• _WORK ORDER_
Among the lines below, restate word for word only those from the line with "Post-Synth Adder-Cell Area = 16.26%" through the line with "run | shift", with both end lines kept.

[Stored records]
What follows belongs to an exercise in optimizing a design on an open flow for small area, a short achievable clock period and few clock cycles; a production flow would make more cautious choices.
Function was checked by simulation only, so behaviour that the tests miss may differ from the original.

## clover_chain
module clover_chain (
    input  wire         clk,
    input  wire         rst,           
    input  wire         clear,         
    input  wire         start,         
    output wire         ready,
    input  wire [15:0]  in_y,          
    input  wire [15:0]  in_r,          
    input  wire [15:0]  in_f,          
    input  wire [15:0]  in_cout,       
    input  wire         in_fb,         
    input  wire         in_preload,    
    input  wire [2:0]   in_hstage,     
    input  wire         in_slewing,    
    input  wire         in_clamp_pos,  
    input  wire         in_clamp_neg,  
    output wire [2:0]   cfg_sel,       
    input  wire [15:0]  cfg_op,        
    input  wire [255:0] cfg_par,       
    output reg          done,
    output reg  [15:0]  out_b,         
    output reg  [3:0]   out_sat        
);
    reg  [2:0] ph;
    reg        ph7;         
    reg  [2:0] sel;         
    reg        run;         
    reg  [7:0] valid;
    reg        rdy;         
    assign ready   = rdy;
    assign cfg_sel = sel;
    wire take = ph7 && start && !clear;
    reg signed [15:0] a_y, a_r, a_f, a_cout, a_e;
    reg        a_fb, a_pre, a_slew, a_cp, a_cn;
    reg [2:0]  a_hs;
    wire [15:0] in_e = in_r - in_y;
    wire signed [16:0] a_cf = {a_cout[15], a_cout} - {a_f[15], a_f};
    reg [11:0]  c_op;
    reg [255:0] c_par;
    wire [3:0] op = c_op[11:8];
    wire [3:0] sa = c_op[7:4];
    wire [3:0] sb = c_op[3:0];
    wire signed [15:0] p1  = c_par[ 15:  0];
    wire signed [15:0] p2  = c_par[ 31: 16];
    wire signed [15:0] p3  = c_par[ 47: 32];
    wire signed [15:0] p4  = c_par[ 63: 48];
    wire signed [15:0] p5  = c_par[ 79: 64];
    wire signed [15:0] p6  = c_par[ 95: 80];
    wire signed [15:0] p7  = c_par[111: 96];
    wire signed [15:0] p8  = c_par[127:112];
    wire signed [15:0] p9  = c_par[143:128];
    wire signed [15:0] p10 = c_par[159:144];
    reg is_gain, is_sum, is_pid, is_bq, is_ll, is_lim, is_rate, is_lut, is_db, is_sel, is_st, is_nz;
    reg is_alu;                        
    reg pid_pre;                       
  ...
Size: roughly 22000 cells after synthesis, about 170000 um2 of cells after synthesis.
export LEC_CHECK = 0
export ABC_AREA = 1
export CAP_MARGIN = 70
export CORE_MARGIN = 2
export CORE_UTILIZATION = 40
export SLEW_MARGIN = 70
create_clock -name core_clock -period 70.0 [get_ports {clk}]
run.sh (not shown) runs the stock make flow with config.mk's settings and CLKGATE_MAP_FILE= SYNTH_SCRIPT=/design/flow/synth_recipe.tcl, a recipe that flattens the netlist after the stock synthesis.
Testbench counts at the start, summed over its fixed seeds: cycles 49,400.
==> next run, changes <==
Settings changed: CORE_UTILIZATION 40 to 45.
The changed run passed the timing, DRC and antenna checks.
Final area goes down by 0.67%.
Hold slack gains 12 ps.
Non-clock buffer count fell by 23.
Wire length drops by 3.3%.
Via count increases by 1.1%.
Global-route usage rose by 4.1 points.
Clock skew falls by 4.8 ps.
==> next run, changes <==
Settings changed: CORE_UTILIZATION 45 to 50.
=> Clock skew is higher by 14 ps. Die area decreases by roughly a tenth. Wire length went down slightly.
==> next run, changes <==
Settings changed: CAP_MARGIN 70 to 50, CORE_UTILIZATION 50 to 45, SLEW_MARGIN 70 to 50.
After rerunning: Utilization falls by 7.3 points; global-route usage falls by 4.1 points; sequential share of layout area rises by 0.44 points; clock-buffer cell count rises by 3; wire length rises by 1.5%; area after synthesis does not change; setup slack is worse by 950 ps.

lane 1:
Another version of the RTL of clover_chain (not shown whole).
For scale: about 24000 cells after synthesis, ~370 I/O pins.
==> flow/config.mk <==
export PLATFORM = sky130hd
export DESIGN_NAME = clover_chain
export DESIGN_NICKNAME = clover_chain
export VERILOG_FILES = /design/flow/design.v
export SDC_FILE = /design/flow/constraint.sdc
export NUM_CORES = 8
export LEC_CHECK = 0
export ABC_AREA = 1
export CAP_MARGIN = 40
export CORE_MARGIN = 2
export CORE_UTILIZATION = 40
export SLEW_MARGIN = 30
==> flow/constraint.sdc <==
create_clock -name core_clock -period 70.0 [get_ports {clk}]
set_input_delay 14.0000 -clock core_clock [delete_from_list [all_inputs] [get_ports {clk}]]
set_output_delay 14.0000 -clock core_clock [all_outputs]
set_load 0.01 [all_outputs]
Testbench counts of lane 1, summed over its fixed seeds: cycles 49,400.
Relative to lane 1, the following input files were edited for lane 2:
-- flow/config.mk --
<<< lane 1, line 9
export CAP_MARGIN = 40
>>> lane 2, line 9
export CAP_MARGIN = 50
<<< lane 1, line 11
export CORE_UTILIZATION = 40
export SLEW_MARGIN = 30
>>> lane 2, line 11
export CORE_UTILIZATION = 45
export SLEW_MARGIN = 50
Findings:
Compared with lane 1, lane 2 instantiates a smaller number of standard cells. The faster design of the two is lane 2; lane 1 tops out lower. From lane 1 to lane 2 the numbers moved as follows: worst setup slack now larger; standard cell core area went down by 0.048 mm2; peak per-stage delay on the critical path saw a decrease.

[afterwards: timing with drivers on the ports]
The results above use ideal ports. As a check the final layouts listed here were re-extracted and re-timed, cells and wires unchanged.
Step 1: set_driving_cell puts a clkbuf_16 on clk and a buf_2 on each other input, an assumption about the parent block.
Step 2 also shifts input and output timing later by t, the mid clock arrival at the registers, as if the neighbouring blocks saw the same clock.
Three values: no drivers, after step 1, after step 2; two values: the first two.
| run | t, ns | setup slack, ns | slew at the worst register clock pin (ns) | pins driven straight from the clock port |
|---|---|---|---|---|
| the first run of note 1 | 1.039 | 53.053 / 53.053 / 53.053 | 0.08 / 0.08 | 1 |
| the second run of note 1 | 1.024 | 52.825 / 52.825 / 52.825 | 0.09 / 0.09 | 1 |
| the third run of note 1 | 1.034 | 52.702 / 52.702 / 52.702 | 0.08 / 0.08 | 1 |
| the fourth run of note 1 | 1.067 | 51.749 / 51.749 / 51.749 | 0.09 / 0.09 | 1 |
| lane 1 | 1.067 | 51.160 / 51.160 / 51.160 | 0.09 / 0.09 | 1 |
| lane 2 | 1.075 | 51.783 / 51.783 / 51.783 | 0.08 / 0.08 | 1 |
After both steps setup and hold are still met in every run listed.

---

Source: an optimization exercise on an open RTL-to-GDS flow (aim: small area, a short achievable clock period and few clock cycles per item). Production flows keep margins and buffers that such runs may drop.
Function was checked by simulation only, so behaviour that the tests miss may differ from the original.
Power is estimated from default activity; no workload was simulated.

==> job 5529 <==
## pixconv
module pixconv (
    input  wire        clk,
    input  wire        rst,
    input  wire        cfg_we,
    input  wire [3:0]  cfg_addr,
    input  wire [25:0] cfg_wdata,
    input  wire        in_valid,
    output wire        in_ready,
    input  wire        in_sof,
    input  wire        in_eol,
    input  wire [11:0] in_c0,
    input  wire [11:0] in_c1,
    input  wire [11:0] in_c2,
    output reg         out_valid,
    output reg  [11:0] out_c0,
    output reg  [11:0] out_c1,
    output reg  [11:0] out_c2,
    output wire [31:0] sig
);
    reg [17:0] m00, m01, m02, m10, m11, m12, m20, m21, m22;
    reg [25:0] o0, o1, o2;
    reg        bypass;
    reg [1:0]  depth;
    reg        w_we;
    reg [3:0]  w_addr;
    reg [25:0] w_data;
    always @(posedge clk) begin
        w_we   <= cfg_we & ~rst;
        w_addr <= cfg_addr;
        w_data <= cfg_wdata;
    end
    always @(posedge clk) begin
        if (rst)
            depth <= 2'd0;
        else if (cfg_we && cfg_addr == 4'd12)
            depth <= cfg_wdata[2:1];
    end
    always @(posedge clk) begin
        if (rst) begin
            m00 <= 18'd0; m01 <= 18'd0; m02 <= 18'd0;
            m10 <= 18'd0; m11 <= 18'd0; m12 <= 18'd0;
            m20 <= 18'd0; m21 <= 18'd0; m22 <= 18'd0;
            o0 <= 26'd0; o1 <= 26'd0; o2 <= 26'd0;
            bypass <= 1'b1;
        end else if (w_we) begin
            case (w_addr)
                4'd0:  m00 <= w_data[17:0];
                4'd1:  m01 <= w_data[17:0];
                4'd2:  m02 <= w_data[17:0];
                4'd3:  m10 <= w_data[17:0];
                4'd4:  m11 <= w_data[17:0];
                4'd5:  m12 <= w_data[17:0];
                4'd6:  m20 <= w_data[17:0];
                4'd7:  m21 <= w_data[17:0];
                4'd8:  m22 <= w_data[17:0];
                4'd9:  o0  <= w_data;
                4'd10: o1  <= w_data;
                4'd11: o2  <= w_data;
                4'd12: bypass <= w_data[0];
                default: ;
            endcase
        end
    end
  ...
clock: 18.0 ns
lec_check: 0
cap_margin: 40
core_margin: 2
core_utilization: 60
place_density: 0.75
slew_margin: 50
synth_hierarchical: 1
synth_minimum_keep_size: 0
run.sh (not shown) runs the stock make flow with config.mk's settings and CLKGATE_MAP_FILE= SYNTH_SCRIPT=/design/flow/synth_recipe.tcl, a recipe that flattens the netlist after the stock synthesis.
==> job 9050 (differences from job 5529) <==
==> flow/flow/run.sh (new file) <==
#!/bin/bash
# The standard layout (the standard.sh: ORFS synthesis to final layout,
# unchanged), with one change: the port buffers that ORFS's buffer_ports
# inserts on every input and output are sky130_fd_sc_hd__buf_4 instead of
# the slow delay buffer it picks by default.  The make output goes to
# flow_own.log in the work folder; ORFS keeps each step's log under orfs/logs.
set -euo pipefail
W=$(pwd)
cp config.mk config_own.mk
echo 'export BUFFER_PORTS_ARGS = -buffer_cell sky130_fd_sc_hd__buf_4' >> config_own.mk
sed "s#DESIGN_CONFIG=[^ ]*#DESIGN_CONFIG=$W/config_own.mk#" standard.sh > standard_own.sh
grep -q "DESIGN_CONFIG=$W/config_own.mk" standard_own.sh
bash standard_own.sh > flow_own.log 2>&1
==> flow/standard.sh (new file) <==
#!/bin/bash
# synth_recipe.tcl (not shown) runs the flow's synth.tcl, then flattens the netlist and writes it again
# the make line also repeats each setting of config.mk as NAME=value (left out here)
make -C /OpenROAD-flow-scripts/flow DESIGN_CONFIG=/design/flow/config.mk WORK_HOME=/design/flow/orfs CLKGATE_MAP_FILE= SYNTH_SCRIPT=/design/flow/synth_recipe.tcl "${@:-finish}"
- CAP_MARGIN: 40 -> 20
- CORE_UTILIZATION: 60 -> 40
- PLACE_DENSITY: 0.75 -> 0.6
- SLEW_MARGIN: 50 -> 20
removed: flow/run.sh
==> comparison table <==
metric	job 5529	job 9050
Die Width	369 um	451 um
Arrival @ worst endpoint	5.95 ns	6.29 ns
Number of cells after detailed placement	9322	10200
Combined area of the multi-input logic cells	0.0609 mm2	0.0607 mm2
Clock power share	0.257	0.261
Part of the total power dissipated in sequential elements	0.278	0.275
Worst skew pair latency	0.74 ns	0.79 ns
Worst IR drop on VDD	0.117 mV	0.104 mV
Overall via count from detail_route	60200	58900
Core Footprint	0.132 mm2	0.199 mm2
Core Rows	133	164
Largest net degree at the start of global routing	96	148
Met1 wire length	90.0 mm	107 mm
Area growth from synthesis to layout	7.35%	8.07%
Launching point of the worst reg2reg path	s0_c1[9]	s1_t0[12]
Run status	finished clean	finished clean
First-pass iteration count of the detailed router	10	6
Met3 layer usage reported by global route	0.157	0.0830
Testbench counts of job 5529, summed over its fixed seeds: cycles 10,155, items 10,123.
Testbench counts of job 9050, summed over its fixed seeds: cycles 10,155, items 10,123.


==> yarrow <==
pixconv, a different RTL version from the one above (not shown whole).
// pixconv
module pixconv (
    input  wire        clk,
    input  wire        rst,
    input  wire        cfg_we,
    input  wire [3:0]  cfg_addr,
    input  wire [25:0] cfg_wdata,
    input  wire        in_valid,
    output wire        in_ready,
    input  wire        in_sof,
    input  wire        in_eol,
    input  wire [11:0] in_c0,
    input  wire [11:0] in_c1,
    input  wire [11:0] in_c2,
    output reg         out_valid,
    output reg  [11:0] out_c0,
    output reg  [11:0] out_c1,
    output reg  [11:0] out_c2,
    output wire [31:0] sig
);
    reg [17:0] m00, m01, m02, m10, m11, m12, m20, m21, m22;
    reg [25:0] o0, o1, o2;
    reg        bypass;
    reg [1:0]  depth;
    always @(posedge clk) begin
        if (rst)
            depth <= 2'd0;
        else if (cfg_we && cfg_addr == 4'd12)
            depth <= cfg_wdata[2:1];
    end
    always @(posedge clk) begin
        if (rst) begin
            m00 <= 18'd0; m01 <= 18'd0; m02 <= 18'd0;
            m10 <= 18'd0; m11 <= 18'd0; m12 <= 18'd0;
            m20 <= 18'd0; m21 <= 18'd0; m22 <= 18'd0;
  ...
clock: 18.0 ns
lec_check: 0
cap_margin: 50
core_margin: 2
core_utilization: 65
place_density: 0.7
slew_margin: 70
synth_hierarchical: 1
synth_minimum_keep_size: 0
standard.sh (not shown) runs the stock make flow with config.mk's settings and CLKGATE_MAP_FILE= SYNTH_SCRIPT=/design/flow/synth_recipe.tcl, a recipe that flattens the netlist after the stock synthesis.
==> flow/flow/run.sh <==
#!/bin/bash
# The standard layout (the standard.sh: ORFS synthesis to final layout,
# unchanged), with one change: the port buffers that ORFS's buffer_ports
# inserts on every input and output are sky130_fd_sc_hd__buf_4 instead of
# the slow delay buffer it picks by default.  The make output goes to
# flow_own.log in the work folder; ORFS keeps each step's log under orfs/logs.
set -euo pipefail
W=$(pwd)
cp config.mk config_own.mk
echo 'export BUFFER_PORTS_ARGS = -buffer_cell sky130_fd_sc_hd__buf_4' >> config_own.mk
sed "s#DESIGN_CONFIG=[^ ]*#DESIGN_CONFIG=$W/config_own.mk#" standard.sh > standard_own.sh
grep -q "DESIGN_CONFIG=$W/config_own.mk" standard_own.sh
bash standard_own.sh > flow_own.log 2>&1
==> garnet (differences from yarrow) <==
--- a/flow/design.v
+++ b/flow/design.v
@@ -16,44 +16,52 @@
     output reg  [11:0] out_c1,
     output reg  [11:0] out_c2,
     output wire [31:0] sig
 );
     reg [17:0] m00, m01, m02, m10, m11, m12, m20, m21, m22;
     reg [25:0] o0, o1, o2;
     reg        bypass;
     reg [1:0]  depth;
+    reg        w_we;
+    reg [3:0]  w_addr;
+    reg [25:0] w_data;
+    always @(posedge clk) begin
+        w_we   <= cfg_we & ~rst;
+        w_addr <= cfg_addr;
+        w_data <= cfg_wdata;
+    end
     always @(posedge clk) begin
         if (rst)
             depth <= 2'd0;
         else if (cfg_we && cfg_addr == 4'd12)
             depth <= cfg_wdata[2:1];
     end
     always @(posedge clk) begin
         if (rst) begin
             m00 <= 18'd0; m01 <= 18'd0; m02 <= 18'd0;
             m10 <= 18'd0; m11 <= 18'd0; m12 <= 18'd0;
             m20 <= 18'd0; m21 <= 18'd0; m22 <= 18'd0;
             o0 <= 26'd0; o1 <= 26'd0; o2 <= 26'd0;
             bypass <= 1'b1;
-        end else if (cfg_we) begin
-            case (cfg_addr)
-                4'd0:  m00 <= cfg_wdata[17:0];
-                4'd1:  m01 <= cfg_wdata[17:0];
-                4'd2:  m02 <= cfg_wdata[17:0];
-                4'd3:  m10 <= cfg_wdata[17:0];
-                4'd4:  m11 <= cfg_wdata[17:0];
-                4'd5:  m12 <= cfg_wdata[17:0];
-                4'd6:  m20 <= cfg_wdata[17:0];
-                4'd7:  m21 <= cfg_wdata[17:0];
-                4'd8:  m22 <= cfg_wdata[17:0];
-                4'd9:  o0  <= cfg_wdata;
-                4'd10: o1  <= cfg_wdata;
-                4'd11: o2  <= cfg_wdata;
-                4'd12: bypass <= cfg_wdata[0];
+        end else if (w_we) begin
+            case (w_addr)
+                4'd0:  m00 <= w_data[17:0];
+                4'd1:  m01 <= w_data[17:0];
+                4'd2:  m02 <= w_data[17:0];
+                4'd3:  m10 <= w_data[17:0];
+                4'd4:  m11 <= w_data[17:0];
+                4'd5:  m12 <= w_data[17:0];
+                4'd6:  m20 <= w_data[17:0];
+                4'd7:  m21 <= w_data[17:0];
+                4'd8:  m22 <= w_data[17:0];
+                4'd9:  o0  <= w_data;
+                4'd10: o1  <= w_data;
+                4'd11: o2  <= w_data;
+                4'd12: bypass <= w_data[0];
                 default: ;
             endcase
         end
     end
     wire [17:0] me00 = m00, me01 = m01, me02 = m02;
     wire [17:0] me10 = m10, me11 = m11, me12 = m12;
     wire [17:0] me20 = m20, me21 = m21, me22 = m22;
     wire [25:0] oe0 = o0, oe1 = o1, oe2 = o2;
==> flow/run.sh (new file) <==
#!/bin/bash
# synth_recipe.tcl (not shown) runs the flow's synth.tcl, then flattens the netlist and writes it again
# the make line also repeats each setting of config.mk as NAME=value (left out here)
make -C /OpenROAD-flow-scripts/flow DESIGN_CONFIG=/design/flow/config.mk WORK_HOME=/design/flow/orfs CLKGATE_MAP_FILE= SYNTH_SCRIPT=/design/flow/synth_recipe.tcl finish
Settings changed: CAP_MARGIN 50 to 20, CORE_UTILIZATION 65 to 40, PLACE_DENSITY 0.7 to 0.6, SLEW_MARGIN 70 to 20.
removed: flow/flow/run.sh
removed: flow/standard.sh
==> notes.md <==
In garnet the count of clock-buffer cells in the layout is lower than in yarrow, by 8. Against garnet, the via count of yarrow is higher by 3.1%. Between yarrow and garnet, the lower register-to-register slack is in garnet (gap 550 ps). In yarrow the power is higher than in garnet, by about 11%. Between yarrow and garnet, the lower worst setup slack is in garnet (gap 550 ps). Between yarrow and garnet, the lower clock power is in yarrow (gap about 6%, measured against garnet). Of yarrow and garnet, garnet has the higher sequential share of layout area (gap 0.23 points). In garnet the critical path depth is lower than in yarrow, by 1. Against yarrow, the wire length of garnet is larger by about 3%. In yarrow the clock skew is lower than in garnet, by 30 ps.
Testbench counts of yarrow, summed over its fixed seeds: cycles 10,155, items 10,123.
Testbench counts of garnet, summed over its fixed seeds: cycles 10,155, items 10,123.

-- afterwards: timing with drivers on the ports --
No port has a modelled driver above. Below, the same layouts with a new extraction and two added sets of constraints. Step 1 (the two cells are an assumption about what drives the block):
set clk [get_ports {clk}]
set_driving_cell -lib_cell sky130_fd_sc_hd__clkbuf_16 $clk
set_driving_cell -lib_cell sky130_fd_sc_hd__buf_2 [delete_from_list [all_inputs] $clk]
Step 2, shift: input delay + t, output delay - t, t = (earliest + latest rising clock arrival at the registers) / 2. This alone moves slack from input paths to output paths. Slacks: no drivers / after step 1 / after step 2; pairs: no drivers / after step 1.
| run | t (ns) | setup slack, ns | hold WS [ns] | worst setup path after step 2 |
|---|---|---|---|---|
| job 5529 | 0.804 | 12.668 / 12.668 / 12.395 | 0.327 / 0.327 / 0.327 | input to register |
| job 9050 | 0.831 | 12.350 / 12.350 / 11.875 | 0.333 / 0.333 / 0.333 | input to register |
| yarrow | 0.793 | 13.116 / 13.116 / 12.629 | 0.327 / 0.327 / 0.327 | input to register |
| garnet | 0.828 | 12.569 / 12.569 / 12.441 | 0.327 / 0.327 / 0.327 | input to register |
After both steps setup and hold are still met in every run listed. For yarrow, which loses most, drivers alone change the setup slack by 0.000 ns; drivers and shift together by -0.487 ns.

---

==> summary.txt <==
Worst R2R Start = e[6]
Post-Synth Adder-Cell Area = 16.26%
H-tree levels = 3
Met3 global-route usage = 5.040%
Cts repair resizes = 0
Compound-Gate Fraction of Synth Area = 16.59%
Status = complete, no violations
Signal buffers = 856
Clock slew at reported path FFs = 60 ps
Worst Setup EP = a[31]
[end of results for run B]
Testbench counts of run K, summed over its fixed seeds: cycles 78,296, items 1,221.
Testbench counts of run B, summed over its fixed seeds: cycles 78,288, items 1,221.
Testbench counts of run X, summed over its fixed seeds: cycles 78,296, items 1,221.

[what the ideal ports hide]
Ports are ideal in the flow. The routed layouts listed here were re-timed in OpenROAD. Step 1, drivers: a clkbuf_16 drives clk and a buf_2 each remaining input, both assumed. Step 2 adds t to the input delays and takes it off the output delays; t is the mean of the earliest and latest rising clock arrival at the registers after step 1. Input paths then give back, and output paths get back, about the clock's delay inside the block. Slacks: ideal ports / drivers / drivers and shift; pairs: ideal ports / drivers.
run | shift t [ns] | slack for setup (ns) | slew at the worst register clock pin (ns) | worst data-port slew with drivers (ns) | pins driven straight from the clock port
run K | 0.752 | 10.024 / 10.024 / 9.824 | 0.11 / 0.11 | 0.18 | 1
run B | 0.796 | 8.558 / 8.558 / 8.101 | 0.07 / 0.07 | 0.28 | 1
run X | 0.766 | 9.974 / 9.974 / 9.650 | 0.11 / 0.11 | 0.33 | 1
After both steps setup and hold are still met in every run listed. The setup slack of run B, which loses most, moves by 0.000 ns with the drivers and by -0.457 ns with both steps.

• _PROBLEM SOLUTION_
Post-Synth Adder-Cell Area = 16.26%
H-tree levels = 3
Met3 global-route usage = 5.040%
Cts repair resizes = 0
Compound-Gate Fraction of Synth Area = 16.59%
Status = complete, no violations
Signal buffers = 856
Clock slew at reported path FFs = 60 ps
Worst Setup EP = a[31]
[end of results for run B]
Testbench counts of run K, summed over its fixed seeds: cycles 78,296, items 1,221.
Testbench counts of run B, summed over its fixed seeds: cycles 78,288, items 1,221.
Testbench counts of run X, summed over its fixed seeds: cycles 78,296, items 1,221.

[what the ideal ports hide]
Ports are ideal in the flow. The routed layouts listed here were re-timed in OpenROAD. Step 1, drivers: a clkbuf_16 drives clk and a buf_2 each remaining input, both assumed. Step 2 adds t to the input delays and takes it off the output delays; t is the mean of the earliest and latest rising clock arrival at the registers after step 1. Input paths then give back, and output paths get back, about the clock's delay inside the block. Slacks: ideal ports / drivers / drivers and shift; pairs: ideal ports / drivers.
run | shift t [ns] | slack for setup (ns) | slew at the worst register clock pin (ns) | worst data-port slew with drivers (ns) | pins driven straight from the clock port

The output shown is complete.